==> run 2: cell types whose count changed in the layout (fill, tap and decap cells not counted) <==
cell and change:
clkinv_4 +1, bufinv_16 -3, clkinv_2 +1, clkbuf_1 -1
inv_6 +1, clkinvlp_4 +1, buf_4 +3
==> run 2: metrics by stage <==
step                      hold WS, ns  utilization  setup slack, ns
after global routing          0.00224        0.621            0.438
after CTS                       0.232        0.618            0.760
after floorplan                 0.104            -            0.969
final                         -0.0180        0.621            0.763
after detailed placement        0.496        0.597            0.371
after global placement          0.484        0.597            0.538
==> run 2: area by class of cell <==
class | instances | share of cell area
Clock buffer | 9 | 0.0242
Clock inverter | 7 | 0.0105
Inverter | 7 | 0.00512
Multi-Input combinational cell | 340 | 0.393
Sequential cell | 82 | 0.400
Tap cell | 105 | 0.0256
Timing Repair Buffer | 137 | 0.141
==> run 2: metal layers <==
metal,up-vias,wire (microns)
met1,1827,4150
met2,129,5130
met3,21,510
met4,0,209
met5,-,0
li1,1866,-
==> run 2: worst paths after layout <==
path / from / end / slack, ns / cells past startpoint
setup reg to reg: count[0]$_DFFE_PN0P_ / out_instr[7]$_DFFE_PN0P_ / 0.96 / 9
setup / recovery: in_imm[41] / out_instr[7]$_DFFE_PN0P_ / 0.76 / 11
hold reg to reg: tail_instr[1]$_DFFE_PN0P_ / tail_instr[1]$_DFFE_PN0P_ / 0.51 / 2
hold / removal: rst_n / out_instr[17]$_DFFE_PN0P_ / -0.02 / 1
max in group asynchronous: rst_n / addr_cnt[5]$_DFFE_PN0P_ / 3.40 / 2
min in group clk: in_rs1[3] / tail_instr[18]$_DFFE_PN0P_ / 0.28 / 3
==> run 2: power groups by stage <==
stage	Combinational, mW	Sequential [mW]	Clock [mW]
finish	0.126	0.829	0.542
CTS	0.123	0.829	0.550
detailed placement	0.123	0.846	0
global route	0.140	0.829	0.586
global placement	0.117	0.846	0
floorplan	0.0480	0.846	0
==> config.mk <==
export PLATFORM = sky130hd
export DESIGN_NAME = fetch_pc_unit_flat
export DESIGN_NICKNAME = d
export VERILOG_FILES = /design/src/rtl/fetch_pkg.sv /design/src/rtl/fetch_pc_unit_if.sv /design/src/rtl/next_pc_sel.sv /design/src/rtl/fetch_pc_unit.sv /design/src/flat_wrapper.sv
export SDC_FILE = /design/constraint.sdc
export NUM_CORES = 1
export LEC_CHECK = 0
export BUFFER_PORTS_ARGS = -buffer_cell sky130_fd_sc_hd__buf_2
export CORE_MARGIN = 2
export CORE_UTILIZATION = 30
export CTS_CLUSTER_SIZE = 20
export DETAILED_ROUTE_END_ITERATION = 8
export PLACE_DENSITY_LB_ADDON = 0.05
export SETUP_SLACK_MARGIN = 0.15
export SLEW_MARGIN = 10
export SYNTH_ARGS = -nofsm -noshare
export SYNTH_HDL_FRONTEND = slang
export SYNTH_SLANG_ARGS = --single-unit
export TNS_END_PERCENT = 50
==> constraint.sdc <==
create_clock -name clk -period 6.9 [get_ports clk]
set_input_delay 1.38 -clock clk [delete_from_list [all_inputs] [get_ports clk]]
set_output_delay 1.38 -clock clk [all_outputs]
set_load 0.02 [all_outputs]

----------------------------------------

**About this exercise**: Leaving each word as it is, reproduce all the material.

**Worked solution**:
==> run 2: cell types whose count changed in the layout (fill, tap and decap cells not counted) <==
cell and change:
clkinv_4 +1, bufinv_16 -3, clkinv_2 +1, clkbuf_1 -1
inv_6 +1, clkinvlp_4 +1, buf_4 +3
==> run 2: metrics by stage <==
step                      hold WS, ns  utilization  setup slack, ns
after global routing          0.00224        0.621            0.438
after CTS                       0.232        0.618            0.760
after floorplan                 0.104            -            0.969
final                         -0.0180        0.621            0.763
after detailed placement        0.496        0.597            0.371
after global placement          0.484        0.597            0.538
==> run 2: area by class of cell <==
class | instances | share of cell area
Clock buffer | 9 | 0.0242
Clock inverter | 7 | 0.0105
Inverter | 7 | 0.00512
Multi-Input combinational cell | 340 | 0.393
Sequential cell | 82 | 0.400
Tap cell | 105 | 0.0256
Timing Repair Buffer | 137 | 0.141
==> run 2: metal layers <==
metal,up-vias,wire (microns)
met1,1827,4150
met2,129,5130
met3,21,510
met4,0,209
met5,-,0
li1,1866,-
==> run 2: worst paths after layout <==
path / from / end / slack, ns / cells past startpoint
setup reg to reg: count[0]$_DFFE_PN0P_ / out_instr[7]$_DFFE_PN0P_ / 0.96 / 9
setup / recovery: in_imm[41] / out_instr[7]$_DFFE_PN0P_ / 0.76 / 11
hold reg to reg: tail_instr[1]$_DFFE_PN0P_ / tail_instr[1]$_DFFE_PN0P_ / 0.51 / 2
hold / removal: rst_n / out_instr[17]$_DFFE_PN0P_ / -0.02 / 1
max in group asynchronous: rst_n / addr_cnt[5]$_DFFE_PN0P_ / 3.40 / 2
min in group clk: in_rs1[3] / tail_instr[18]$_DFFE_PN0P_ / 0.28 / 3
==> run 2: power groups by stage <==
stage	Combinational, mW	Sequential [mW]	Clock [mW]
finish	0.126	0.829	0.542
CTS	0.123	0.829	0.550
detailed placement	0.123	0.846	0
global route	0.140	0.829	0.586
global placement	0.117	0.846	0
floorplan	0.0480	0.846	0
==> config.mk <==
export PLATFORM = sky130hd
export DESIGN_NAME = fetch_pc_unit_flat
export DESIGN_NICKNAME = d
export VERILOG_FILES = /design/src/rtl/fetch_pkg.sv /design/src/rtl/fetch_pc_unit_if.sv /design/src/rtl/next_pc_sel.sv /design/src/rtl/fetch_pc_unit.sv /design/src/flat_wrapper.sv
export SDC_FILE = /design/constraint.sdc
export NUM_CORES = 1
export LEC_CHECK = 0
export BUFFER_PORTS_ARGS = -buffer_cell sky130_fd_sc_hd__buf_2
export CORE_MARGIN = 2
export CORE_UTILIZATION = 30
export CTS_CLUSTER_SIZE = 20
export DETAILED_ROUTE_END_ITERATION = 8
export PLACE_DENSITY_LB_ADDON = 0.05
export SETUP_SLACK_MARGIN = 0.15
export SLEW_MARGIN = 10
export SYNTH_ARGS = -nofsm -noshare
export SYNTH_HDL_FRONTEND = slang
export SYNTH_SLANG_ARGS = --single-unit
export TNS_END_PERCENT = 50
==> constraint.sdc <==
create_clock -name clk -period 6.9 [get_ports clk]
set_input_delay 1.38 -clock clk [delete_from_list [all_inputs] [get_ports clk]]
set_output_delay 1.38 -clock clk [all_outputs]
set_load 0.02 [all_outputs]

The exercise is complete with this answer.